SOURCE MATERIAL

..............................

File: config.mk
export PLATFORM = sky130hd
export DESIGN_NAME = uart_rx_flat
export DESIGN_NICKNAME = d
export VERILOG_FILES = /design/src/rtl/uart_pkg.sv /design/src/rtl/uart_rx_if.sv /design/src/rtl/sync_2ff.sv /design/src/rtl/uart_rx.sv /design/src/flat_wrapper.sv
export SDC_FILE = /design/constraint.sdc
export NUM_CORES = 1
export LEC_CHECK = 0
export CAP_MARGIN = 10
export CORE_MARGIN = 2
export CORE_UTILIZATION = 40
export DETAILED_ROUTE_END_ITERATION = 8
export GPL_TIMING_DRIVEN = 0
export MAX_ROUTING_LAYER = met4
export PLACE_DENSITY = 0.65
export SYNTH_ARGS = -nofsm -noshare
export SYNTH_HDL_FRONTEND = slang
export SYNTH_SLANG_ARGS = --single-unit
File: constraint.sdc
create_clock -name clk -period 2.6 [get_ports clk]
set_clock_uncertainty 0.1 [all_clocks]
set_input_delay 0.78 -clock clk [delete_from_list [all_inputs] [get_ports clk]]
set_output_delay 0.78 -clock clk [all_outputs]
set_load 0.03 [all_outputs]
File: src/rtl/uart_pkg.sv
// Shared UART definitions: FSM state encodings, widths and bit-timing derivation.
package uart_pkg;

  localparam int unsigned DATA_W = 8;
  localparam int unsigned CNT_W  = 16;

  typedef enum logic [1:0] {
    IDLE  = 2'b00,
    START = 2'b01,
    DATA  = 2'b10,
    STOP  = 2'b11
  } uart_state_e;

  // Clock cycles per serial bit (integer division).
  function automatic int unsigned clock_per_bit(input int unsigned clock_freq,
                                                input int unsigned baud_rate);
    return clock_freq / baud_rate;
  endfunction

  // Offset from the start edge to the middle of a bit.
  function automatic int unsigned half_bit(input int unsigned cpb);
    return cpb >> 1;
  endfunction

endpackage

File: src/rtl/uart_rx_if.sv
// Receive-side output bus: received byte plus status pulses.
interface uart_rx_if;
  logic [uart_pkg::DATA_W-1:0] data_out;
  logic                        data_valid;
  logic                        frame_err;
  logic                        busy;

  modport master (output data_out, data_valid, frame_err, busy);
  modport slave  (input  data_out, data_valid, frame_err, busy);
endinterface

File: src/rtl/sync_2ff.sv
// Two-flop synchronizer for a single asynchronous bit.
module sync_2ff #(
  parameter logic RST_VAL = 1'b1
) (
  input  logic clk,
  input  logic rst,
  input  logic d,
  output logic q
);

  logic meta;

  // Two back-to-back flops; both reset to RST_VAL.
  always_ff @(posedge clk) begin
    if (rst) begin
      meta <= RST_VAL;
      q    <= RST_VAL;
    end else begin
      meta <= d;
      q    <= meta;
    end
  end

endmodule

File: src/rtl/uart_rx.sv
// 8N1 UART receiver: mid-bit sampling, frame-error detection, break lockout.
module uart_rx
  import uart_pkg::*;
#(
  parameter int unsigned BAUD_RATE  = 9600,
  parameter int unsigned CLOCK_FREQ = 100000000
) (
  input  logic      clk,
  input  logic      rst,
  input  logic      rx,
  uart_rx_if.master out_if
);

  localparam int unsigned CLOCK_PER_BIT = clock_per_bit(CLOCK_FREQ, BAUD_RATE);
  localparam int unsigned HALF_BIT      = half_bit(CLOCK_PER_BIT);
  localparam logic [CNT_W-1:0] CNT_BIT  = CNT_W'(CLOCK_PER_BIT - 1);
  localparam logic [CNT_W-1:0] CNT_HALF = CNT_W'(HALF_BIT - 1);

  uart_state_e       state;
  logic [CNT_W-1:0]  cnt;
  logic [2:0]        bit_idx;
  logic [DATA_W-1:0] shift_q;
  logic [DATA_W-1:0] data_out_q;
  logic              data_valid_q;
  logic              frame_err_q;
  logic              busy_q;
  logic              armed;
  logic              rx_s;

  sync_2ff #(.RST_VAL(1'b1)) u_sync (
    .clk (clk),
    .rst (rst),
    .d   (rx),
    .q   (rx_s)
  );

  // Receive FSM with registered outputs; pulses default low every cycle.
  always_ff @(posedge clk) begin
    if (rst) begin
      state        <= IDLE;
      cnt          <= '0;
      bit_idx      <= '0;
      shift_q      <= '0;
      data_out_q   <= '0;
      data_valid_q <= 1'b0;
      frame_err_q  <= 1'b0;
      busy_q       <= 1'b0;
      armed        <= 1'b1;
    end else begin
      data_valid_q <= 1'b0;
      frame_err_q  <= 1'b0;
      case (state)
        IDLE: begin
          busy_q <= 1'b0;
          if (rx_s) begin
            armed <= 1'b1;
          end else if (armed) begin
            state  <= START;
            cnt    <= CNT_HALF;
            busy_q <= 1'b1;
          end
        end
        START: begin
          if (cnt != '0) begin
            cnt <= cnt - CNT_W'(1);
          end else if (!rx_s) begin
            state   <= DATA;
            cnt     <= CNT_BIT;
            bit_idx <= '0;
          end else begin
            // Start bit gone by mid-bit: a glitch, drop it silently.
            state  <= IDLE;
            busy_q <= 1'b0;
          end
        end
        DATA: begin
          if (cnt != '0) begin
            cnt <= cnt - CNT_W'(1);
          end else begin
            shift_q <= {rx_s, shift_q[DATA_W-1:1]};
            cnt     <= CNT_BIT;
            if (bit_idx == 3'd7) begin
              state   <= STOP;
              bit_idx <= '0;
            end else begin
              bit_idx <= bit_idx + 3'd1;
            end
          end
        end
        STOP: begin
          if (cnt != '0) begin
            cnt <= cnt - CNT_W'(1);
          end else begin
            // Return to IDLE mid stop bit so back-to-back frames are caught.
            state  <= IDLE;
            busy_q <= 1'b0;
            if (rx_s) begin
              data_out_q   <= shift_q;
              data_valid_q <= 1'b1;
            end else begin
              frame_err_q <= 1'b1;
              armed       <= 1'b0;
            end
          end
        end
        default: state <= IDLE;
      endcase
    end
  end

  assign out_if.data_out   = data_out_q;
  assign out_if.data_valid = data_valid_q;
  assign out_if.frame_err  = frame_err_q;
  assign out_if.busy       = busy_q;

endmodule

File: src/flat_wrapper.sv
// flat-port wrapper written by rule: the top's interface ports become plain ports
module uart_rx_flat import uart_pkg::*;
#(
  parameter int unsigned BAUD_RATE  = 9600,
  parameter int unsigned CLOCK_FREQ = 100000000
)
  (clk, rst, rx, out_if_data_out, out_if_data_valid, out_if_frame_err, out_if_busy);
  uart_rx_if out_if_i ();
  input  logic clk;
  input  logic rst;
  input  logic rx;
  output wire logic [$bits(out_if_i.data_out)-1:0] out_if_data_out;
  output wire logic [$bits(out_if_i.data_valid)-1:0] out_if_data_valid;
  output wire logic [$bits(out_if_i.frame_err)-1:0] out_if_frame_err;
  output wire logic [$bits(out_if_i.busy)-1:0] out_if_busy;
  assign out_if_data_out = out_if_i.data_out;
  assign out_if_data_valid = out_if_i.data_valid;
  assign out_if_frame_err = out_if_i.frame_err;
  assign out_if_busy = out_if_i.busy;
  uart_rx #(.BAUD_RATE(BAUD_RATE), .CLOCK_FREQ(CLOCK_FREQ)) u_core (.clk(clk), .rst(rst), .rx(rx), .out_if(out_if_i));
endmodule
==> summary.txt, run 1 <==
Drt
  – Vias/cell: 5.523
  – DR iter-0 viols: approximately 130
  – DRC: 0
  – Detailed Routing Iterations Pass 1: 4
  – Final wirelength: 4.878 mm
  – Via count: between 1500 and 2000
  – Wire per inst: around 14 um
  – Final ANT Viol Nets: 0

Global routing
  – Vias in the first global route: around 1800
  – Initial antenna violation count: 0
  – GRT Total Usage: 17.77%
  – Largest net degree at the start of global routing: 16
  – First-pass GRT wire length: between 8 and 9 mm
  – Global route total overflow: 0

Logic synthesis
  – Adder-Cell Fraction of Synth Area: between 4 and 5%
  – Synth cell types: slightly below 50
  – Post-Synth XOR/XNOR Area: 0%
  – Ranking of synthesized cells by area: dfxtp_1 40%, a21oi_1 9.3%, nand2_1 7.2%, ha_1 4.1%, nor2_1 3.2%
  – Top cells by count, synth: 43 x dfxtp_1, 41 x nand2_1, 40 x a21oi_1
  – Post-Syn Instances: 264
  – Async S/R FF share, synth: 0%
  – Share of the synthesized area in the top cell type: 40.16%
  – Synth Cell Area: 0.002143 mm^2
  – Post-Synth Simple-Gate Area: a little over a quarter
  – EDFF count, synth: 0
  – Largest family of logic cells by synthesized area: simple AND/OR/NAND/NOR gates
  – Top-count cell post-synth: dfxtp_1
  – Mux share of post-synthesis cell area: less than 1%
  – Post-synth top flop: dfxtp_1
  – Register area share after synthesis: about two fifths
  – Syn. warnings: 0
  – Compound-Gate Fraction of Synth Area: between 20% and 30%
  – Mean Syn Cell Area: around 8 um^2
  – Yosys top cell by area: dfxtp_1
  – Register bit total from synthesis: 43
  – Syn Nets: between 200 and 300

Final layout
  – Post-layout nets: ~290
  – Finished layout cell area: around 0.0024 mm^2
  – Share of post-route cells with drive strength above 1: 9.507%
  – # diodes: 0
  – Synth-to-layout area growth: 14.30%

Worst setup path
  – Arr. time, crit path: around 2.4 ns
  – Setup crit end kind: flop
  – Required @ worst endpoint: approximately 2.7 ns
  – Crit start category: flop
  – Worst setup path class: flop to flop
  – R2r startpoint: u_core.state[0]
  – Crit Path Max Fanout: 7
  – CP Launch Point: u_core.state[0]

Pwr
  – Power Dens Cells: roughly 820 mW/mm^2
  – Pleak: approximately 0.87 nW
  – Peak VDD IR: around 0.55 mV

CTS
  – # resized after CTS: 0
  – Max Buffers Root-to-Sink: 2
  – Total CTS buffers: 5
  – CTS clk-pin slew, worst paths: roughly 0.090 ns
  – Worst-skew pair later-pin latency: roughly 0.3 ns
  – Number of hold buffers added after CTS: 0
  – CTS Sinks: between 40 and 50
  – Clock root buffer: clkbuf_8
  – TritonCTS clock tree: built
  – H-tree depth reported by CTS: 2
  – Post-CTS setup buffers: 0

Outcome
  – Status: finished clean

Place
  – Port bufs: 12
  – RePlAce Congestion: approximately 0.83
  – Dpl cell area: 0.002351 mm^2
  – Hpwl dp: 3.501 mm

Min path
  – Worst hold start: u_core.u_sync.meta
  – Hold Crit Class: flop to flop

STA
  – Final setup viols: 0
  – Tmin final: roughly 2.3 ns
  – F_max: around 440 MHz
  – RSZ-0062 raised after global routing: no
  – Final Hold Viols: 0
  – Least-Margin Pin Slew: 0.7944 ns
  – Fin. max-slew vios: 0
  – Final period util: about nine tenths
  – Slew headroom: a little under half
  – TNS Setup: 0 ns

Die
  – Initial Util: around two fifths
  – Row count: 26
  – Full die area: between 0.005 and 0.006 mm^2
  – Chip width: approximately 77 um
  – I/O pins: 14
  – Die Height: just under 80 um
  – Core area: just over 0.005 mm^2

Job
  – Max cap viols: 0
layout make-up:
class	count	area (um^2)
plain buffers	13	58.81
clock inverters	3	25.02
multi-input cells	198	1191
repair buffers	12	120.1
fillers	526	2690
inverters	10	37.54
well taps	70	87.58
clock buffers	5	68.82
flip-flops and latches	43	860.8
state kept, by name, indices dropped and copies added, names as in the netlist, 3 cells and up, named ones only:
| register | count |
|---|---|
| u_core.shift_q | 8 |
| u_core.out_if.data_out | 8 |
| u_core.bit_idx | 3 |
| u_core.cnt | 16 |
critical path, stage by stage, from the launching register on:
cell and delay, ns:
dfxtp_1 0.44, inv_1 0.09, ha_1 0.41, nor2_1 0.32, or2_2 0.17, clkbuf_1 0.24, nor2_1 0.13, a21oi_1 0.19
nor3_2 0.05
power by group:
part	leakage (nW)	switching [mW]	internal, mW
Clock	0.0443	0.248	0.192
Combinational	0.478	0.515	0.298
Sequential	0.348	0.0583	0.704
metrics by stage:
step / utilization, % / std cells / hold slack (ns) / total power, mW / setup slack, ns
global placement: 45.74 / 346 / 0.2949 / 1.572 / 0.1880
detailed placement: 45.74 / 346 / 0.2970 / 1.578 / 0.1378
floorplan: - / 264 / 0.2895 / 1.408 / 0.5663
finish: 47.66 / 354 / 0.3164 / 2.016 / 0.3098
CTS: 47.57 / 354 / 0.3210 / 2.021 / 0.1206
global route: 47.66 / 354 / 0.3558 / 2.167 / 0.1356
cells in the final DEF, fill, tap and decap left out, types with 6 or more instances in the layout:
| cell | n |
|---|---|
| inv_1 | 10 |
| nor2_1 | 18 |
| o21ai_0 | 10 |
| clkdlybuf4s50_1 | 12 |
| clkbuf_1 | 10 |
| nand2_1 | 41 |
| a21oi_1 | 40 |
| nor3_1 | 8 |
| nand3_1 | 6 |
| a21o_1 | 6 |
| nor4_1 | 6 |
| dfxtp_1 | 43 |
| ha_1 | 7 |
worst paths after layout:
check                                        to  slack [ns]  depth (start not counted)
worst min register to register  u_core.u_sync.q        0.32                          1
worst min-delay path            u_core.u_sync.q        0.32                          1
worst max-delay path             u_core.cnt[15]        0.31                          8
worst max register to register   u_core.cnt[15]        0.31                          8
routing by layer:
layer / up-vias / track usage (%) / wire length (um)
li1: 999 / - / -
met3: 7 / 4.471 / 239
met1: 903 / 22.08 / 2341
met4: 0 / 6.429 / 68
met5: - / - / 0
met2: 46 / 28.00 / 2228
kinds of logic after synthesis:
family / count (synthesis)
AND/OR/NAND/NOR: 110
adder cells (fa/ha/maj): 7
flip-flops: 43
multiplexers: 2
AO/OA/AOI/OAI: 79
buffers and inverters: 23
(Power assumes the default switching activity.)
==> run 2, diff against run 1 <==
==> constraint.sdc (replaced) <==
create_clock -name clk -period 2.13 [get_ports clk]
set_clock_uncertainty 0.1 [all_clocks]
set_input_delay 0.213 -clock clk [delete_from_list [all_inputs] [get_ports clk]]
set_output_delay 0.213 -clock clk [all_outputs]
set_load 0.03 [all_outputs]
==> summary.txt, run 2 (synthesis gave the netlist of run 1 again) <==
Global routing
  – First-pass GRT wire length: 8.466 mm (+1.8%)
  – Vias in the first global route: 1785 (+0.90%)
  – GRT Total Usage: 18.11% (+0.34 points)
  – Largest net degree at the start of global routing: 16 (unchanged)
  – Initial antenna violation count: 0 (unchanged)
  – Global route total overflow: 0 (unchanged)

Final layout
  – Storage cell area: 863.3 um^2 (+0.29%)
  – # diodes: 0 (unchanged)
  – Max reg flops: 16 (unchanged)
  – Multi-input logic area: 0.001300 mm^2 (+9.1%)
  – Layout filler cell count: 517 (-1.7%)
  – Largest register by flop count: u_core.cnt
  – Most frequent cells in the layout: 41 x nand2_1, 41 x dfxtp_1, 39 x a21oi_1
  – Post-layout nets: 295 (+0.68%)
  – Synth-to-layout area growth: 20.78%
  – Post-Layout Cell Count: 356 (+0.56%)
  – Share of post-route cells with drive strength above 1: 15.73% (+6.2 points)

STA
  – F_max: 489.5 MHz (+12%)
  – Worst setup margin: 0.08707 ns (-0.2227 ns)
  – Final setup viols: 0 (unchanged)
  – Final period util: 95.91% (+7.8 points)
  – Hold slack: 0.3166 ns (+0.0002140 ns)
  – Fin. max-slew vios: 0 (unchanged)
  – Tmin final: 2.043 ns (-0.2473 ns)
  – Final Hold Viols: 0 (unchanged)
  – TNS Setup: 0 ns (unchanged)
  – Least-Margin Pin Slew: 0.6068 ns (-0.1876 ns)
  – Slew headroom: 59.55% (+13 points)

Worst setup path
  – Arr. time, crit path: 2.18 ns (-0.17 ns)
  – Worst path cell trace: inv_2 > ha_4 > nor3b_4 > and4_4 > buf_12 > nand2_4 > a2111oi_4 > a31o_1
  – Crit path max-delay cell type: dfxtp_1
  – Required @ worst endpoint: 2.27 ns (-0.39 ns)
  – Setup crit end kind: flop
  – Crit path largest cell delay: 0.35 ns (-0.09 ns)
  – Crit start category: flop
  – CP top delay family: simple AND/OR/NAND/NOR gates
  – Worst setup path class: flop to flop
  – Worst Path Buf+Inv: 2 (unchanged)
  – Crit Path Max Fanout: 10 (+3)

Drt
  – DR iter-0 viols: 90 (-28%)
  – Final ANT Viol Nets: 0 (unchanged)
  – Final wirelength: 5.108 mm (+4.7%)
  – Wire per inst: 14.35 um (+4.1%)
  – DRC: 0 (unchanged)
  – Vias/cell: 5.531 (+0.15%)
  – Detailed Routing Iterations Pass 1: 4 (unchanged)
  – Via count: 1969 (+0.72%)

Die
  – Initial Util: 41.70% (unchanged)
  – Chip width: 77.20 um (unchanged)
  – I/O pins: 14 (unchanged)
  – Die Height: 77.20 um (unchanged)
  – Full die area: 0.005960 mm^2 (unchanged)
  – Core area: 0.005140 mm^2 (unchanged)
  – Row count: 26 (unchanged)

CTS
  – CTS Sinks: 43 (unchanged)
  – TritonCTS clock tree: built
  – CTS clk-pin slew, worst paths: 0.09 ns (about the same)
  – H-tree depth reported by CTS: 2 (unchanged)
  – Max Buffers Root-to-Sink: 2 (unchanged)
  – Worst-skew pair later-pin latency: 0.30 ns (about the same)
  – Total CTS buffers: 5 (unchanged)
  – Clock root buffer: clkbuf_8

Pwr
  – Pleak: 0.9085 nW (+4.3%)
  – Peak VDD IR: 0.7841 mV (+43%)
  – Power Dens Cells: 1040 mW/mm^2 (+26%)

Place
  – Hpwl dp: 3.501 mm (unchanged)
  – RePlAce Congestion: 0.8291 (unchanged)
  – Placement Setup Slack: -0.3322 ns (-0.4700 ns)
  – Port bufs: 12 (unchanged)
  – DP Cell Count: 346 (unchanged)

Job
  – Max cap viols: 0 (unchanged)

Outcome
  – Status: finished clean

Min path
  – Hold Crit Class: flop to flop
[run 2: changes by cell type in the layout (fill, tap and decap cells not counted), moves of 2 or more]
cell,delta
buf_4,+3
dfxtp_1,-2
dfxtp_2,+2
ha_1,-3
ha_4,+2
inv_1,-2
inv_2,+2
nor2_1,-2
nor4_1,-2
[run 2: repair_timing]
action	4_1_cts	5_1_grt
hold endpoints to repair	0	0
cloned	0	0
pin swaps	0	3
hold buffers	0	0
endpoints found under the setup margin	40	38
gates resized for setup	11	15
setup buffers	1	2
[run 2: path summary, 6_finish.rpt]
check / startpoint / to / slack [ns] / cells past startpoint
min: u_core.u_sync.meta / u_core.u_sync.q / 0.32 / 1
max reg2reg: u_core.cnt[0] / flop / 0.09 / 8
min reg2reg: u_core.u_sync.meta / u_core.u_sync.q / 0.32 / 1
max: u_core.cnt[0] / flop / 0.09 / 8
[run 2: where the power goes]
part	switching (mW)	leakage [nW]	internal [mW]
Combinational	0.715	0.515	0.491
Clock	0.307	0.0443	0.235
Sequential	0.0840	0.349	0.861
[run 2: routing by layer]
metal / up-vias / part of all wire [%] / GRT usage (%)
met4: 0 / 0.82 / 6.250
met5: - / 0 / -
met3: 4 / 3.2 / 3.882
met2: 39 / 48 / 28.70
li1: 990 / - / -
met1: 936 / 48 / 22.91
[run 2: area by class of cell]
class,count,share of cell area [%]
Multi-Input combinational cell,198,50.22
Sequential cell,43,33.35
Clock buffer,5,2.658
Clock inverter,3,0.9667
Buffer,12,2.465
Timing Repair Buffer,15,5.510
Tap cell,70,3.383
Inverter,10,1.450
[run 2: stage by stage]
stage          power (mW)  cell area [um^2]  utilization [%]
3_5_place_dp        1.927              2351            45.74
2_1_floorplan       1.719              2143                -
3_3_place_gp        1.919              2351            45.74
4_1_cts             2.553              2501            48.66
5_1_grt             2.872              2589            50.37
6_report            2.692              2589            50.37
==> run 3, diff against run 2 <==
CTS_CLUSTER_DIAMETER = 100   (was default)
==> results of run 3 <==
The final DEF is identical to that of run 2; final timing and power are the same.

..............................

WHAT THE TASK ASKS
How many lines of the entries contain the string "antenna"? Answer with a number and no other words.

EXERCISE RESULT
2